Now, from the GoF’s book, in the Strategy pattern, we have mainly three elements:
- The context;
- the abstract strategy
- and the concrete implementations of the strategy.
Cristal clear, ain’t it? I think we need some metaphors here (at least I do and hey, it’s my blog).
Metaphors’ time
Imagine, for example, that you are a soccer manager. And, of course, as a manager you want your team to win the match (the context):
public class SoccerMatch {
private Ball ball;
public void play(){
//...
}
}
What are you going to do inside the play method to win the match? Are you going to define all the possible actions concerning the ball here in the SoccerMatch? Probably at the first stages of developing you will.
But, at refactoring time, wouldn’t it be better to have a strategy instead of the low-level ball to direct your actions? It’s time for a strategy to come into play:
public class SoccerMatch{
private OffensiveStrategy offensive;
public void play(){
offensive.score();
}
}
As a Strategy, OffensiveStrategy would be an interface, defining the action to be implemented:
public interface OffensiveStrategy {
void score();
}
And finally we would have the implementors, the concrete strategies:
public class DutchOffensiveStrategy implements OffensiveStrategy {
private Ball ball;
public void score(){
passTheBallUntilTheRivalSleeps();
shoot();
celebrate();
};
/*Implementation of the rest of the methods...*/
}
public class EnglishOffensiveStrategy implements OffensiveStrategy {
private Ball ball;
public void score(){
shootAsHardAsYouCan();
celebrate();
celebrateOnceMore();
};
/*Implementation of the rest of the methods...*/
}
And that’s it, that’s the strategy pattern in action: extract from the context (soccer pitch) the object that is usually just an ingredient (the ball), transform it into the relevant action (to score), and instead of manipulating it directly in the context, change your point of view, focusing on the high-level action, delegating this action to an implementor of the strategy.
More metaphors
Knowing when to apply the Strategy pattern is also important. Here we go, in culinary terms, from the code smell to the recipe for a good strategy pattern:
- Your code is a mess, with a mix of objects and actions, usually all scattered in one class (say, kitchen, living room, even bathroom, all in one room).

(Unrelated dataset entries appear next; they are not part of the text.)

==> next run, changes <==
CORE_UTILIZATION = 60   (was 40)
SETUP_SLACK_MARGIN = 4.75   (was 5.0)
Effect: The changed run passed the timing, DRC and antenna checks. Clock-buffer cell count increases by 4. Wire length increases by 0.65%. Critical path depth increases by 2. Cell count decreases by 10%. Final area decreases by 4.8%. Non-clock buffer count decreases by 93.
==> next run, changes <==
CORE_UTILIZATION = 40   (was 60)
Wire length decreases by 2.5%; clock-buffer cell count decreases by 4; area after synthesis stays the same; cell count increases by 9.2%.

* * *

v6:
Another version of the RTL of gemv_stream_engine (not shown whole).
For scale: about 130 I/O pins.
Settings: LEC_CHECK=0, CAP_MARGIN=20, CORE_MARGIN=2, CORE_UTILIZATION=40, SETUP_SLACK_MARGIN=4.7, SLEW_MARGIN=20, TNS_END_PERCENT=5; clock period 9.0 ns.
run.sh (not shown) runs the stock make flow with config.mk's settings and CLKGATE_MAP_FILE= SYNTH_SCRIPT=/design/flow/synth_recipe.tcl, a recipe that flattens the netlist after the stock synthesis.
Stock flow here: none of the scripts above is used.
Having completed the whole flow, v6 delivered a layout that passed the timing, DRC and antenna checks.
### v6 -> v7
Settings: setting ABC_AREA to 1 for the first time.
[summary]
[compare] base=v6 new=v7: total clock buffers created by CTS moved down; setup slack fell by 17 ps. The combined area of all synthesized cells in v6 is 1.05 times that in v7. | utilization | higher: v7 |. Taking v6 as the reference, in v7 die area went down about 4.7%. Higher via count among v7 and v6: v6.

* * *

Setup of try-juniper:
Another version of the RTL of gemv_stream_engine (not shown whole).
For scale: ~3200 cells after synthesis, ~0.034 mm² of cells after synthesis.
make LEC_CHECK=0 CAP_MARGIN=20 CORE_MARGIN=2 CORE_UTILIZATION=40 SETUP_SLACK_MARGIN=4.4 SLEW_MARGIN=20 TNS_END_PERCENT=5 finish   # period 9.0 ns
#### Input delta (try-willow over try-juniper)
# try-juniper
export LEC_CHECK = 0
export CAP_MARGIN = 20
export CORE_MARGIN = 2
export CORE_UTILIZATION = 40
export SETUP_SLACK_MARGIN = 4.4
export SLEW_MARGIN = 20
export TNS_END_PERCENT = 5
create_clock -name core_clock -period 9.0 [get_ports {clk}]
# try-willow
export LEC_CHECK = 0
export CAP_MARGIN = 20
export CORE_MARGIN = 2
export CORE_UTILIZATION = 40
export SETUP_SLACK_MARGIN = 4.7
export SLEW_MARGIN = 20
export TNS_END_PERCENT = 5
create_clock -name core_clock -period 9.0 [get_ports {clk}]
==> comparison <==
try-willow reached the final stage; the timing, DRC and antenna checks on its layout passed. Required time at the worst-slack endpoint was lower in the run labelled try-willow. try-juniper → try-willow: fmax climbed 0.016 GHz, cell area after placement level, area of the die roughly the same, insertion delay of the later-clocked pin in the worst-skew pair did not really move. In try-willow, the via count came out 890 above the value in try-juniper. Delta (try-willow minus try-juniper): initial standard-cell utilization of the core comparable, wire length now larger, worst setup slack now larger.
This design comes from an exercise in tuning for small area, a short achievable clock period and few clock cycles per item on the open sky130 flow, not from production work. In this exercise RTL edits were held to simulation tests only and were not proved equivalent to the original.

==> flow/design.v <==
module css_color_function_to_rgba (
   input  logic               clock,
   input  logic               reset,
   input  logic               req_valid,
   output logic               req_ready,
   input  logic               req_mode,
   input  logic signed [19:0] req_first_value,
   input  logic signed [19:0] req_second_value,
   input  logic signed [19:0] req_third_value,
   input  logic signed [19:0] req_alpha_value,
   input  logic               req_first_is_percent,
   input  logic               req_second_is_percent,
   input  logic               req_third_is_percent,
   input  logic               req_alpha_is_percent,
   input  logic               req_alpha_given,
   output logic               rsp_valid,
   input  logic               rsp_ready,
   output logic [12:0]        rsp_red_out,
   output logic [12:0]        rsp_green_out,
   output logic [12:0]        rsp_blue_out,
   output logic [12:0]        rsp_alpha_out
);
   function automatic [12:0] q12_pct(input logic signed [19:0] v);
      logic [20:0] w;
      logic [30:0] t;
      w = {1'b0, v[14:0], 5'b0} + {3'b0, v[14:0], 3'b0} + {6'b0, v[14:0]};
      t = {w, 10'b0} - {10'b0, w} + 31'd126976;
      if (v[19] || v == 20'sd0)  q12_pct = 13'd0;
      else if (v > 20'sd25603)   q12_pct = 13'd4096;
      else                       q12_pct = t[30:18];
   endfunction
   function automatic [12:0] q12_byte(input logic signed [19:0] v);
      logic [32:0] t;
      t = {17'b0, v[15:0]} + {9'b0, v[15:0], 8'b0} + {1'b0, v[15:0], 16'b0} + 33'd524288;
      if (v[19] || v == 20'sd0)  q12_byte = 13'd0;
      else if (v > 20'sd65287)   q12_byte = 13'd4096;
      else                       q12_byte = t[32:20];
   endfunction
   logic        en;
   logic        v1, v2, v3;
   logic        ov, sv;
   logic        take_o;
   logic [51:0] data3;
   logic [51:0] o_ff, s_ff;
   assign en        = !sv;
   assign req_ready = en;
   assign take_o    = !ov || rsp_ready;
   always_ff @(posedge clock) begin
      if (reset) begin
         v1 <= 1'b0;
         v2 <= 1'b0;
         v3 <= 1'b0;
         ov <= 1'b0;
         sv <= 1'b0;
      end else begin
         if (en) begin
            v1 <= req_valid;
            v2 <= v1;
            v3 <= v2;
         end
         if (take_o) begin
            ov <= sv || v3;
            sv <= 1'b0;
         end else if (en && v3) begin
            sv <= 1'b1;
         end
      end
   end
   always_ff @(posedge clock) begin
      if (take_o) o_ff <= sv ? s_ff : data3;
      if (!take_o && en) s_ff <= data3;
   end
   assign rsp_valid     = ov;
   assign rsp_red_out   = o_ff[51:39];
   assign rsp_green_out = o_ff[38:26];
   assign rsp_blue_out  = o_ff[25:13];
   assign rsp_alpha_out = o_ff[12:0];
   logic [12:0] sc1, sc2, sc3, sca;
   logic [4:0]  a_hi, a_lo;
   logic [6:0]  hi_t;
   logic [7:0]  t_sum;
   logic [6:0]  t;
   logic [2:0]  sec_in;
   logic [3:0]  m_in;
   always_comb begin
      sc1 = req_first_is_percent ? q12_pct(req_first_value) : q12_byte(req_first_value);
      sc2 = (req_mode || req_second_is_percent) ? q12_pct(req_second_value) : q12_byte(req_second_value);
      sc3 = (req_mode || req_third_is_percent) ? q12_pct(req_third_value) : q12_byte(req_third_value);
      if (!req_alpha_given)              sca = 13'd4096;
      else if (req_alpha_is_percent)     sca = q12_pct(req_alpha_value);
      else if (req_alpha_value[19] || req_alpha_value == 20'sd0) sca = 13'd0;
      else if (req_alpha_value > 20'sd255) sca = 13'd4096;
      else                               sca = {1'b0, req_alpha_value[7:0], 4'b0};
   end
   always_comb begin
      a_hi = req_first_value[19:15];
      a_lo = req_first_value[14:10];
      case (a_hi)
         5'd0: hi_t = 7'd0;
         5'd1: hi_t = 7'd32;
         5'd2: hi_t = 7'd64;
         5'd3: hi_t = 7'd6;
         5'd4: hi_t = 7'd38;
         5'd5: hi_t = 7'd70;
         5'd6: hi_t = 7'd12;
         5'd7: hi_t = 7'd44;
         5'd8: hi_t = 7'd76;
         5'd9: hi_t = 7'd18;
         5'd10: hi_t = 7'd50;
         5'd11: hi_t = 7'd82;
         5'd12: hi_t = 7'd24;
         5'd13: hi_t = 7'd56;
         5'd14: hi_t = 7'd88;
         5'd15: hi_t = 7'd30;
         5'd16: hi_t = 7'd28;
         5'd17: hi_t = 7'd60;
         5'd18: hi_t = 7'd2;
         5'd19: hi_t = 7'd34;
         5'd20: hi_t = 7'd66;
         5'd21: hi_t = 7'd8;
         5'd22: hi_t = 7'd40;
         5'd23: hi_t = 7'd72;
         5'd24: hi_t = 7'd14;
         5'd25: hi_t = 7'd46;
         5'd26: hi_t = 7'd78;
         5'd27: hi_t = 7'd20;
         5'd28: hi_t = 7'd52;
         5'd29: hi_t = 7'd84;
         5'd30: hi_t = 7'd26;
         5'd31: hi_t = 7'd58;
         default: hi_t = 7'd0;
      endcase
      t_sum = {1'b0, hi_t} + {3'b0, a_lo};
      t     = (t_sum >= 8'd90) ? 7'(t_sum - 8'd90) : t_sum[6:0];
      case (t)
         7'd0: {sec_in, m_in} = {3'd0, 4'd0};
         7'd1: {sec_in, m_in} = {3'd0, 4'd1};
         7'd2: {sec_in, m_in} = {3'd0, 4'd2};
         7'd3: {sec_in, m_in} = {3'd0, 4'd3};
         7'd4: {sec_in, m_in} = {3'd0, 4'd4};
         7'd5: {sec_in, m_in} = {3'd0, 4'd5};
         7'd6: {sec_in, m_in} = {3'd0, 4'd6};
         7'd7: {sec_in, m_in} = {3'd0, 4'd7};
         7'd8: {sec_in, m_in} = {3'd0, 4'd8};
         7'd9: {sec_in, m_in} = {3'd0, 4'd9};
         7'd10: {sec_in, m_in} = {3'd0, 4'd10};
         7'd11: {sec_in, m_in} = {3'd0, 4'd11};
         7'd12: {sec_in, m_in} = {3'd0, 4'd12};
         7'd13: {sec_in, m_in} = {3'd0, 4'd13};
         7'd14: {sec_in, m_in} = {3'd0, 4'd14};
         7'd15: {sec_in, m_in} = {3'd1, 4'd0};
         7'd16: {sec_in, m_in} = {3'd1, 4'd1};
         7'd17: {sec_in, m_in} = {3'd1, 4'd2};
         7'd18: {sec_in, m_in} = {3'd1, 4'd3};
         7'd19: {sec_in, m_in} = {3'd1, 4'd4};
         7'd20: {sec_in, m_in} = {3'd1, 4'd5};
         7'd21: {sec_in, m_in} = {3'd1, 4'd6};
         7'd22: {sec_in, m_in} = {3'd1, 4'd7};
         7'd23: {sec_in, m_in} = {3'd1, 4'd8};
         7'd24: {sec_in, m_in} = {3'd1, 4'd9};
         7'd25: {sec_in, m_in} = {3'd1, 4'd10};
         7'd26: {sec_in, m_in} = {3'd1, 4'd11};
         7'd27: {sec_in, m_in} = {3'd1, 4'd12};
         7'd28: {sec_in, m_in} = {3'd1, 4'd13};
         7'd29: {sec_in, m_in} = {3'd1, 4'd14};
         7'd30: {sec_in, m_in} = {3'd2, 4'd0};
         7'd31: {sec_in, m_in} = {3'd2, 4'd1};
         7'd32: {sec_in, m_in} = {3'd2, 4'd2};
         7'd33: {sec_in, m_in} = {3'd2, 4'd3};
         7'd34: {sec_in, m_in} = {3'd2, 4'd4};
         7'd35: {sec_in, m_in} = {3'd2, 4'd5};
         7'd36: {sec_in, m_in} = {3'd2, 4'd6};
         7'd37: {sec_in, m_in} = {3'd2, 4'd7};
         7'd38: {sec_in, m_in} = {3'd2, 4'd8};
         7'd39: {sec_in, m_in} = {3'd2, 4'd9};
         7'd40: {sec_in, m_in} = {3'd2, 4'd10};
         7'd41: {sec_in, m_in} = {3'd2, 4'd11};
         7'd42: {sec_in, m_in} = {3'd2, 4'd12};
         7'd43: {sec_in, m_in} = {3'd2, 4'd13};
         7'd44: {sec_in, m_in} = {3'd2, 4'd14};
         7'd45: {sec_in, m_in} = {3'd3, 4'd0};
         7'd46: {sec_in, m_in} = {3'd3, 4'd1};
         7'd47: {sec_in, m_in} = {3'd3, 4'd2};
         7'd48: {sec_in, m_in} = {3'd3, 4'd3};
         7'd49: {sec_in, m_in} = {3'd3, 4'd4};
         7'd50: {sec_in, m_in} = {3'd3, 4'd5};
         7'd51: {sec_in, m_in} = {3'd3, 4'd6};
         7'd52: {sec_in, m_in} = {3'd3, 4'd7};
         7'd53: {sec_in, m_in} = {3'd3, 4'd8};
         7'd54: {sec_in, m_in} = {3'd3, 4'd9};
         7'd55: {sec_in, m_in} = {3'd3, 4'd10};
         7'd56: {sec_in, m_in} = {3'd3, 4'd11};
         7'd57: {sec_in, m_in} = {3'd3, 4'd12};
         7'd58: {sec_in, m_in} = {3'd3, 4'd13};
         7'd59: {sec_in, m_in} = {3'd3, 4'd14};
         7'd60: {sec_in, m_in} = {3'd4, 4'd0};
         7'd61: {sec_in, m_in} = {3'd4, 4'd1};
         7'd62: {sec_in, m_in} = {3'd4, 4'd2};
         7'd63: {sec_in, m_in} = {3'd4, 4'd3};
         7'd64: {sec_in, m_in} = {3'd4, 4'd4};
         7'd65: {sec_in, m_in} = {3'd4, 4'd5};
         7'd66: {sec_in, m_in} = {3'd4, 4'd6};
         7'd67: {sec_in, m_in} = {3'd4, 4'd7};
         7'd68: {sec_in, m_in} = {3'd4, 4'd8};
         7'd69: {sec_in, m_in} = {3'd4, 4'd9};
         7'd70: {sec_in, m_in} = {3'd4, 4'd10};
         7'd71: {sec_in, m_in} = {3'd4, 4'd11};
         7'd72: {sec_in, m_in} = {3'd4, 4'd12};
         7'd73: {sec_in, m_in} = {3'd4, 4'd13};
         7'd74: {sec_in, m_in} = {3'd4, 4'd14};
         7'd75: {sec_in, m_in} = {3'd5, 4'd0};
         7'd76: {sec_in, m_in} = {3'd5, 4'd1};
         7'd77: {sec_in, m_in} = {3'd5, 4'd2};
         7'd78: {sec_in, m_in} = {3'd5, 4'd3};
         7'd79: {sec_in, m_in} = {3'd5, 4'd4};
         7'd80: {sec_in, m_in} = {3'd5, 4'd5};
         7'd81: {sec_in, m_in} = {3'd5, 4'd6};
         7'd82: {sec_in, m_in} = {3'd5, 4'd7};
         7'd83: {sec_in, m_in} = {3'd5, 4'd8};
         7'd84: {sec_in, m_in} = {3'd5, 4'd9};
         7'd85: {sec_in, m_in} = {3'd5, 4'd10};
         7'd86: {sec_in, m_in} = {3'd5, 4'd11};
         7'd87: {sec_in, m_in} = {3'd5, 4'd12};
         7'd88: {sec_in, m_in} = {3'd5, 4'd13};
         7'd89: {sec_in, m_in} = {3'd5, 4'd14};
         default: {sec_in, m_in} = 7'd0;
      endcase
   end
   logic [12:0] a1_ff, g1_ff, b1_ff;
   logic [16:0] x1_ff;
   logic        m1_ff;
   always_ff @(posedge clock) begin
      if (en) begin
         a1_ff <= sca;
         g1_ff <= sc2;
         b1_ff <= sc3;
         x1_ff <= req_mode ? {sec_in, m_in, req_first_value[9:0]} : {4'b0, sc1};
         m1_ff <= req_mode;
      end
   end
   logic        big;
   logic [11:0] lm;
   logic [24:0] sl;
   logic [11:0] e_in;
   always_comb begin
      big  = b1_ff[12] || b1_ff[11];
      lm   = big ? 12'(13'd4096 - b1_ff) : b1_ff[11:0];
      sl   = g1_ff * lm + (big ? 25'd2047 : 25'd2048);
      e_in = sl[23:12];
   end
   logic [12:0] a2_ff, b2_ff, e2_ff;
   logic [16:0] x2_ff;
   logic        m2_ff;
   always_ff @(posedge clock) begin
      if (en) begin
         a2_ff <= a1_ff;
         b2_ff <= b1_ff;
         e2_ff <= m1_ff ? {1'b0, e_in} : g1_ff;
         x2_ff <= x1_ff;
         m2_ff <= m1_ff;
      end
   end
   logic [25:0] ex;
   always_comb begin
      ex = e2_ff[11:0] * x2_ff[13:0] + (x2_ff[14] ? 26'd3839 : 26'd3840);
   end
   logic [12:0] a3_ff, b3_ff, e3_ff;
   logic [16:0] f3_ff;
   logic [2:0]  sec3_ff;
   logic        m3_ff;
   always_ff @(posedge clock) begin
      if (en) begin
         a3_ff   <= a2_ff;
         b3_ff   <= b2_ff;
         e3_ff   <= e2_ff;
         f3_ff   <= m2_ff ? ex[25:9] : x2_ff;
         sec3_ff <= x2_ff[16:14];
         m3_ff   <= m2_ff;
      end
   end
   logic [32:0] rq;
   logic [12:0] rr;
   logic [12:0] hp, hq, mid;
   logic [12:0] r_o, g_o, b_o;
   always_comb begin
      rq  = {16'b0, f3_ff} + {12'b0, f3_ff, 4'b0} + {8'b0, f3_ff, 8'b0} + {4'b0, f3_ff, 12'b0} + 33'd4096;
      rr  = rq[28:16];
      hp  = b3_ff - e3_ff;
      hq  = b3_ff + e3_ff;
      mid = sec3_ff[0] ? (hq - rr) : (hp + rr);
      if (!m3_ff) begin
         r_o = f3_ff[12:0];
         g_o = e3_ff;
         b_o = b3_ff;
      end else begin
         case (sec3_ff)
            3'd0: begin r_o = hq;  g_o = mid; b_o = hp;  end
            3'd1: begin r_o = mid; g_o = hq;  b_o = hp;  end
            3'd2: begin r_o = hp;  g_o = hq;  b_o = mid; end
            3'd3: begin r_o = hp;  g_o = mid; b_o = hq;  end
            3'd4: begin r_o = mid; g_o = hp;  b_o = hq;  end
            default: begin r_o = hq; g_o = hp; b_o = mid; end
         endcase
      end
      data3 = {r_o, g_o, b_o, a3_ff};
   end
endmodule
This is an optimization exercise on Yosys and OpenROAD, whose aim is small area, a short achievable clock period and few clock cycles, not a production implementation.
The RTL was checked by simulation tests, not by an equivalence proof against the original design.
Power and IR drop assume default switching activity.

===== run.sh =====
#!/bin/bash
# synth_recipe.tcl (not shown) runs the flow's synth.tcl, then flattens the netlist and writes it again
# the make line also repeats each setting of config.mk as NAME=value (left out here)
make -C /OpenROAD-flow-scripts/flow DESIGN_CONFIG=/design/flow/config.mk WORK_HOME=/design/flow/orfs CLKGATE_MAP_FILE= SYNTH_SCRIPT=/design/flow/synth_recipe.tcl finish

===== config.mk =====
export PLATFORM = sky130hd
export DESIGN_NAME = hough_top
export DESIGN_NICKNAME = hough_top
export VERILOG_FILES = /design/flow/design.v
export SDC_FILE = /design/flow/constraint.sdc
export NUM_CORES = 4
export LEC_CHECK = 0
export ABC_AREA = 1
export CAP_MARGIN = 20
export CORE_MARGIN = 2
export CORE_UTILIZATION = 70
export SETUP_SLACK_MARGIN = 5
export SLEW_MARGIN = 20

===== constraint.sdc =====
create_clock -name core_clock -period 8.0 [get_ports {clk}]
set_input_delay 1.6000 -clock core_clock [delete_from_list [all_inputs] [get_ports {clk}]]
set_output_delay 1.6000 -clock core_clock [all_outputs]
set_load 0.01 [all_outputs]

- we abstract the action that we want to get done with those ingredients into an interface (say, Cookable).
- we implement the action in different ways or specialties, depending on the gourmet’s taste (concrete classes that implement the Cookable interface, such as SpanishCookable or JapaneseCookable).
- Finally, you let the hungry customer have a handle to the cook in order to eat the food made by the cook (we’ll leave the waiter alone in the bathroom, at least for the time being).
In other words, cook whatever you want in whatever style you want. But let a specialist cook do it in the kitchen, and eat it in the dining room.
Sir, yes, sir!
As a tribute to the original etymology of the word strategy, let’s recap in military terms what the Strategy pattern is about:
- Define your General (your strategy, your interface: an abstract action that you want to be accomplished: this action would be the one in command, the general that defines what needs to be done: the interface’s method).
- Let the context (the Battlefield) depend on that general or interface, via composition. So the context has a strategy, that will be carried out by the captain that best suits the task at hand.
- Let the Captains or implementors worry about the tactics: the different captains (concrete classes) will implement the strategy in their own way.